One of the most heart-breaking questions we hear from parents after their child succeeds in vision therapy is, “why wasn’t I encouraged to look into this before?” A recent newswire release from COVD, The College of Optometrists in Vision Development, sheds some light on this. It is so important for parents to be aware of this, that I want to share it with you verbatim.
When parents assume that their child’s vision is fine it can be quite a maze for parents to navigate to figure out why their child is having so much difficulty with reading and learning, especially when professionals disagree and vested interests are involved. Many parents get overwhelmed by all the information and conflict and just let the system take care of their children by making accommodations. Other parents refuse to be tackled and keep searching until they find real help.
Dr. Katherine Donovan, a psychiatrist from Charleston, S.C., was one of those parents who didn’t give up, “It wasn’t until my own child had problems with reading that I discovered that my medical training was missing a very valuable piece of information which turned out to be the key to helping my daughter, Lily. While I had taken Lily to many ophthalmologists and learning specialists, desperate to understand why this very bright child still could not read well, or write legibly at age 12, I always got the same answers: ‘her vision’s fine’ and ‘she’s dyslexic’ “.

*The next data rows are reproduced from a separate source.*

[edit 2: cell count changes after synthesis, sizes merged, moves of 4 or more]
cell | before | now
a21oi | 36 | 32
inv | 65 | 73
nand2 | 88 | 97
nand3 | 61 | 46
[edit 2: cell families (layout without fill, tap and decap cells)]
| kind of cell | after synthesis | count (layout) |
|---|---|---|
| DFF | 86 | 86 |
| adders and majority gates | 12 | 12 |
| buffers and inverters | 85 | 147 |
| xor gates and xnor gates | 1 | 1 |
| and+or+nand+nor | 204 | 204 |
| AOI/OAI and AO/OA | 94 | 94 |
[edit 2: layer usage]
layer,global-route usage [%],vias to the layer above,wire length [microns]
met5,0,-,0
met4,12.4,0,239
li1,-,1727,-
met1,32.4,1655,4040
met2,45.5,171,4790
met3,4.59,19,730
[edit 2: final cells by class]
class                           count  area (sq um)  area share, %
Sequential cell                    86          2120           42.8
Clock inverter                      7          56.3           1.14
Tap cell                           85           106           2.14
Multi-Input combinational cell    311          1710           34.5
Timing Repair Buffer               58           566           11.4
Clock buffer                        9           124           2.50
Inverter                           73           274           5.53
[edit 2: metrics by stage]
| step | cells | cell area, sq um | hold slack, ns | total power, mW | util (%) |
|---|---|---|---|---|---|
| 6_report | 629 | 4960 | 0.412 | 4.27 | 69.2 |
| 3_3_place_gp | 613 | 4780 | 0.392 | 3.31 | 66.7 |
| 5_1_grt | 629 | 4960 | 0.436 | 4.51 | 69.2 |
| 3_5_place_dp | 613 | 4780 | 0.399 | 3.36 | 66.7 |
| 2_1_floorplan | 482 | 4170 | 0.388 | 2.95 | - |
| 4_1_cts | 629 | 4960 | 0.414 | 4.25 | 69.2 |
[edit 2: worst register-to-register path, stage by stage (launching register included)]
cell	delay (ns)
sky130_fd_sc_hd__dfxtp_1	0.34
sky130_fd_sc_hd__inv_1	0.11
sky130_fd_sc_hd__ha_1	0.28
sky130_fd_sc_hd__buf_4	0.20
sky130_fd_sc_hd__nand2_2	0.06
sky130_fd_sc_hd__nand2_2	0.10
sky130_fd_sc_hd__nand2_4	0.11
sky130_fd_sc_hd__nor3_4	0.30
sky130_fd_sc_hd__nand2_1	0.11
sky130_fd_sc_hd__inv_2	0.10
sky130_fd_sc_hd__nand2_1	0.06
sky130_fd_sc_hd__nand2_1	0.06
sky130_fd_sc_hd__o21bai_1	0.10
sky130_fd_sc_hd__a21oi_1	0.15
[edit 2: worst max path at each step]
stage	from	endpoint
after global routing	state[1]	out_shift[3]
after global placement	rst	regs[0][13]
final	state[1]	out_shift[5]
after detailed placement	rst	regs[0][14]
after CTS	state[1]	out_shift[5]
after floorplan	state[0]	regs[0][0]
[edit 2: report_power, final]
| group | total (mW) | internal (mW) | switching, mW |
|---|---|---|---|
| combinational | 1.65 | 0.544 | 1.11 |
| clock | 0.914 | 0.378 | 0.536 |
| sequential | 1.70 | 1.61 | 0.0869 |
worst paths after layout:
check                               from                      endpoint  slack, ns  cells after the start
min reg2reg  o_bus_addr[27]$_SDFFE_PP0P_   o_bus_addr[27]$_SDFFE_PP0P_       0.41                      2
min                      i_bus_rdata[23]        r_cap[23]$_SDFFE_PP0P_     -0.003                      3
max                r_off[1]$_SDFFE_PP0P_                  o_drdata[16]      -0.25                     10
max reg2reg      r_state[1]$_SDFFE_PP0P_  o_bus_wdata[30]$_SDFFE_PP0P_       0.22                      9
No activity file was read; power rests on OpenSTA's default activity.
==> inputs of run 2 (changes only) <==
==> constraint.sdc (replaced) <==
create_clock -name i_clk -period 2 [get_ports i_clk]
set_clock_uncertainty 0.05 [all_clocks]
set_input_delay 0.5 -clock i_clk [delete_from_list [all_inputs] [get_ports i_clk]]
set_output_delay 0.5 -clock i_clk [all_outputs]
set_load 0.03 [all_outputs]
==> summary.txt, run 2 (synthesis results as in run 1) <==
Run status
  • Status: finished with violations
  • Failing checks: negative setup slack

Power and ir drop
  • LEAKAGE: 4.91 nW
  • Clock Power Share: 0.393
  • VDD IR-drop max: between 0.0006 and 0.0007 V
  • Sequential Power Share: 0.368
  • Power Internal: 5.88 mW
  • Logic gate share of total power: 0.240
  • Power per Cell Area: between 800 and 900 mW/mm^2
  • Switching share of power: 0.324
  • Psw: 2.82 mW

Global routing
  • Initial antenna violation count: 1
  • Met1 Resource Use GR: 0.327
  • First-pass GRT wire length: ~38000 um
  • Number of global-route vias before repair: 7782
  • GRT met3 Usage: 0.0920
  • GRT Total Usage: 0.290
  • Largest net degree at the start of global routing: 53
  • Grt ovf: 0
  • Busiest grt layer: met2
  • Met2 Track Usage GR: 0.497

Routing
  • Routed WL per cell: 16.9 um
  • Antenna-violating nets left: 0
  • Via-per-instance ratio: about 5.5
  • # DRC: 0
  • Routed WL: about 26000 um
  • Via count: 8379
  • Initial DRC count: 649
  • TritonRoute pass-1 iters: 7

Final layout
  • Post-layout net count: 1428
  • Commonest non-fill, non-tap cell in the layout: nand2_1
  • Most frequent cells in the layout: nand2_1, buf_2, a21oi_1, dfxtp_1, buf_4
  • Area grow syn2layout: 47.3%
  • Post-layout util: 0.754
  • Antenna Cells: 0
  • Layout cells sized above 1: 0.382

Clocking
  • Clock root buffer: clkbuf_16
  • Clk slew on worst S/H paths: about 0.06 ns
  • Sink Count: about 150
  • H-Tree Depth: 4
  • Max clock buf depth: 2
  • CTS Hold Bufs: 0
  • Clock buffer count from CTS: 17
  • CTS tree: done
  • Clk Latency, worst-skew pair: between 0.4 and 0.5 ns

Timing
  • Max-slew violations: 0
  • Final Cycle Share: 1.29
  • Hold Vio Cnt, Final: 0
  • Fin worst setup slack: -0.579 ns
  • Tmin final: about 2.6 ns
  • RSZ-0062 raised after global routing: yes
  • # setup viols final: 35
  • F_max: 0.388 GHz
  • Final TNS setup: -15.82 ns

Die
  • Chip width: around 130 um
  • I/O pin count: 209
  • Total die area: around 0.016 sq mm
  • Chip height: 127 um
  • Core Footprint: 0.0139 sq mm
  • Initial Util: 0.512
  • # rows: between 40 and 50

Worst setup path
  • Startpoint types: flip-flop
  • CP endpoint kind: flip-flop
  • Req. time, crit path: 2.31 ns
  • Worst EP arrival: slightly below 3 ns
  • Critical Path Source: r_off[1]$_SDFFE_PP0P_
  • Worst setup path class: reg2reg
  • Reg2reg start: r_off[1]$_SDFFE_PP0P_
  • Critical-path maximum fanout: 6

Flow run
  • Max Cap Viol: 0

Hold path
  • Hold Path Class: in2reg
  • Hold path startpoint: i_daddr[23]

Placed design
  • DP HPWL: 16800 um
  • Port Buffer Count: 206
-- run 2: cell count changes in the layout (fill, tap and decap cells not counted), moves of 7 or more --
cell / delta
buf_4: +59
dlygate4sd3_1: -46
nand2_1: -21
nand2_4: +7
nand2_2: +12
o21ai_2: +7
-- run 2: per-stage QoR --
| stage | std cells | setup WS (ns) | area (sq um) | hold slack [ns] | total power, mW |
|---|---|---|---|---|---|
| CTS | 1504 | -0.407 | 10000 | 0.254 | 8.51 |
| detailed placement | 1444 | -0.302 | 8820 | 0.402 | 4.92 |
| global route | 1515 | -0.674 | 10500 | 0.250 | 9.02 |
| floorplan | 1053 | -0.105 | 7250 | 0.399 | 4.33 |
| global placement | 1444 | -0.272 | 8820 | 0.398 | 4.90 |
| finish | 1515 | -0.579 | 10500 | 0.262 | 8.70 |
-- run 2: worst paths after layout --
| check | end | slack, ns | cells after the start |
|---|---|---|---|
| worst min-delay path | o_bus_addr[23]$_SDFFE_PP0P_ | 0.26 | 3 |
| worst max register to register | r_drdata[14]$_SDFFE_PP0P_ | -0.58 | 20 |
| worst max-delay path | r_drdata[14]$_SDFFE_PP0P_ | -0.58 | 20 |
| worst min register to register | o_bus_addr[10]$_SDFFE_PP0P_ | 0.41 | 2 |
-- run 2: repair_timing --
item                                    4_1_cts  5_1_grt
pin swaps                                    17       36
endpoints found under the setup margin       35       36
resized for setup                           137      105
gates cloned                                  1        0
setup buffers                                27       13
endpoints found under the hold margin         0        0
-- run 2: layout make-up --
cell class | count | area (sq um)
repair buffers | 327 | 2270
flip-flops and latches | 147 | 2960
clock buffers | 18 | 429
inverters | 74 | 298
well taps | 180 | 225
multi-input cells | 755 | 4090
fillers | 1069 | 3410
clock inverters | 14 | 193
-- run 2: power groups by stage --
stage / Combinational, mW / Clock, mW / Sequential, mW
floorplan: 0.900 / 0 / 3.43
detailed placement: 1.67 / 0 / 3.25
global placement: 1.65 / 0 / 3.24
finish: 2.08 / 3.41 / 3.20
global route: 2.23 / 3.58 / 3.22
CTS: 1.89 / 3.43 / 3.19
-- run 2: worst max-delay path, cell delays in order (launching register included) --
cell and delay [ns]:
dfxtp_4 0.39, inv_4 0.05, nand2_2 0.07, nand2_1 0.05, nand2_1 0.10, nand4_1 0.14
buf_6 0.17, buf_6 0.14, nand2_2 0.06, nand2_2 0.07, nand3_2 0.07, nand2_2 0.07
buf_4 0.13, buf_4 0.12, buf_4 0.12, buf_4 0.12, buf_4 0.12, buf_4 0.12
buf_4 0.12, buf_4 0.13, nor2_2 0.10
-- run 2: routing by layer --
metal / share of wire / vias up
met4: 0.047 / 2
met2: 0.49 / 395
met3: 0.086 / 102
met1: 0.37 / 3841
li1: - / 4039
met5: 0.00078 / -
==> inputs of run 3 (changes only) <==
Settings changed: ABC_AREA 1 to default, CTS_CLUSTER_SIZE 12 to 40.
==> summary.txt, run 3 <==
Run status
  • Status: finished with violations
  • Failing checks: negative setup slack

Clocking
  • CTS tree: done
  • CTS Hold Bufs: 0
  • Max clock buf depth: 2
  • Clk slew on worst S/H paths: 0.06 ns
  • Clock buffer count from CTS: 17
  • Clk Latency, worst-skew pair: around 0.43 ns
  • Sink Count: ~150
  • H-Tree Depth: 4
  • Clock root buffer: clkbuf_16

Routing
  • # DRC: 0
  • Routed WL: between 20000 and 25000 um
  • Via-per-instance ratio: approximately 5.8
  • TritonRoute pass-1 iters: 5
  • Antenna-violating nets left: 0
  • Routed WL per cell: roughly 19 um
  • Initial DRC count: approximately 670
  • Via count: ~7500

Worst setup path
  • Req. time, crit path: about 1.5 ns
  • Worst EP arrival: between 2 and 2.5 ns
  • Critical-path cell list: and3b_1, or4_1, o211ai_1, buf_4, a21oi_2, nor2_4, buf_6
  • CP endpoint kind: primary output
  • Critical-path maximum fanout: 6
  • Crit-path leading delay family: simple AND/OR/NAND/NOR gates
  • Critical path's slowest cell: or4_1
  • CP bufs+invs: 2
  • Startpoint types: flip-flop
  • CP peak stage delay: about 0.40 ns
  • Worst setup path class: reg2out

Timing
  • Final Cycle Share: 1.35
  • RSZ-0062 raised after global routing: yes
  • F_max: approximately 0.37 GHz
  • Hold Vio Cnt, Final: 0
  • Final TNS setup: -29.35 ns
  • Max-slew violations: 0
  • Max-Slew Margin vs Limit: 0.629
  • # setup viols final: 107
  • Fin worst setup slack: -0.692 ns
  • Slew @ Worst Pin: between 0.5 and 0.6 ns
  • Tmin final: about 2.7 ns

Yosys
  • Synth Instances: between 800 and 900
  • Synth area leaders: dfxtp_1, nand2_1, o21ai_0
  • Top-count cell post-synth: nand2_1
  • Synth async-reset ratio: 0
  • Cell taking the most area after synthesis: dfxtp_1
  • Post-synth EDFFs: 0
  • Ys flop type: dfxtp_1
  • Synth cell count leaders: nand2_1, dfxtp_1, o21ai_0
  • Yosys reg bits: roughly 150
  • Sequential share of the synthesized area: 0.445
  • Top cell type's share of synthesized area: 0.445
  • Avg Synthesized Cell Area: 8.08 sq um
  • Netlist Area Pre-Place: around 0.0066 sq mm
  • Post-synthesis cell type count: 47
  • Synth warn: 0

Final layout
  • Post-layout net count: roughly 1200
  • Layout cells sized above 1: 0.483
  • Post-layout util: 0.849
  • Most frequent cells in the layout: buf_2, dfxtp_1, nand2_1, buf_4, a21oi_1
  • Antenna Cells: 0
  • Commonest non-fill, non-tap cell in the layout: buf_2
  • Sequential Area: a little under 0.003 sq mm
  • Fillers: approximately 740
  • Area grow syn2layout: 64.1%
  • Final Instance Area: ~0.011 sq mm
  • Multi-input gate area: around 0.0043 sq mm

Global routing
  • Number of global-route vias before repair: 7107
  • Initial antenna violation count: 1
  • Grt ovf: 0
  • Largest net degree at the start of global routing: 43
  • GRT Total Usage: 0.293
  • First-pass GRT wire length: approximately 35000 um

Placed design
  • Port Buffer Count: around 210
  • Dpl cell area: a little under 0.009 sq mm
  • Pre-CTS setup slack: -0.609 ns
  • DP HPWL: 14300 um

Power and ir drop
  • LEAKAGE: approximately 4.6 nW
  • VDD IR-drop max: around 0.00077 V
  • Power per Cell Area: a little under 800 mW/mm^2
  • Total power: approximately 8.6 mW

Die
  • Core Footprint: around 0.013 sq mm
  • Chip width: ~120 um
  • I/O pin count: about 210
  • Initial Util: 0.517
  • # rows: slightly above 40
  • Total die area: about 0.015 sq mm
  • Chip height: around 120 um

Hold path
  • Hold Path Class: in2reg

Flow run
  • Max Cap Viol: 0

“As a physician, I had been taught that vision therapy was controversial and could not treat learning disabilities. However, my personal experience with my daughter proved to me that vision therapy worked, when nothing else did,” Dr. Donovan shares. “While vision therapy cannot treat learning disabilities, per se, it absolutely corrected a vision problem which was blocking Lily from being able to learn. After a visit with a developmental optometrist who tested over 15 visual skills critical to reading and learning, I was shocked to learn that Lily was seeing double out to three FEET—which meant that when she tried to read, the words were double. No wonder she hated to read!”
Following optometric vision therapy, “Lily now reads 300 pages a day, in her free time; she puts down ‘reading’ as her favorite hobby; and she has a 95-average at Buist Academy with NO help from me on her homework! Prior to this, I’d been spending three to four hours each night, for many years, tutoring Lily,” Dr. Donovan shares with delight.
Even though there is a wealth of optometric research which proves vision therapy works, as Dr. Donovan mentioned there is false information in the medical community about vision therapy. This can be confusing for parents, especially when it comes from their child’s pediatrician.
Dr. Joseph Manley, a physician and medical expert witness for medico-legal cases, states, “The conclusions (particularly the failure to recommend vision therapy for children likely to benefit from it) of the American Academy of Pediatrics report on Learning Disabilities, Dyslexia and Vision are based on exclusion of the most relevant data and inconsistent application of the Academy’s stated criteria for selecting evidence. They fail to acknowledge abundant published and anecdotal evidence supporting the use of vision therapy. This overlooked evidence includes controlled trials, observational studies, case reports and consensus of experts—the same kinds of data that underpin the daily practice of medical professionals.”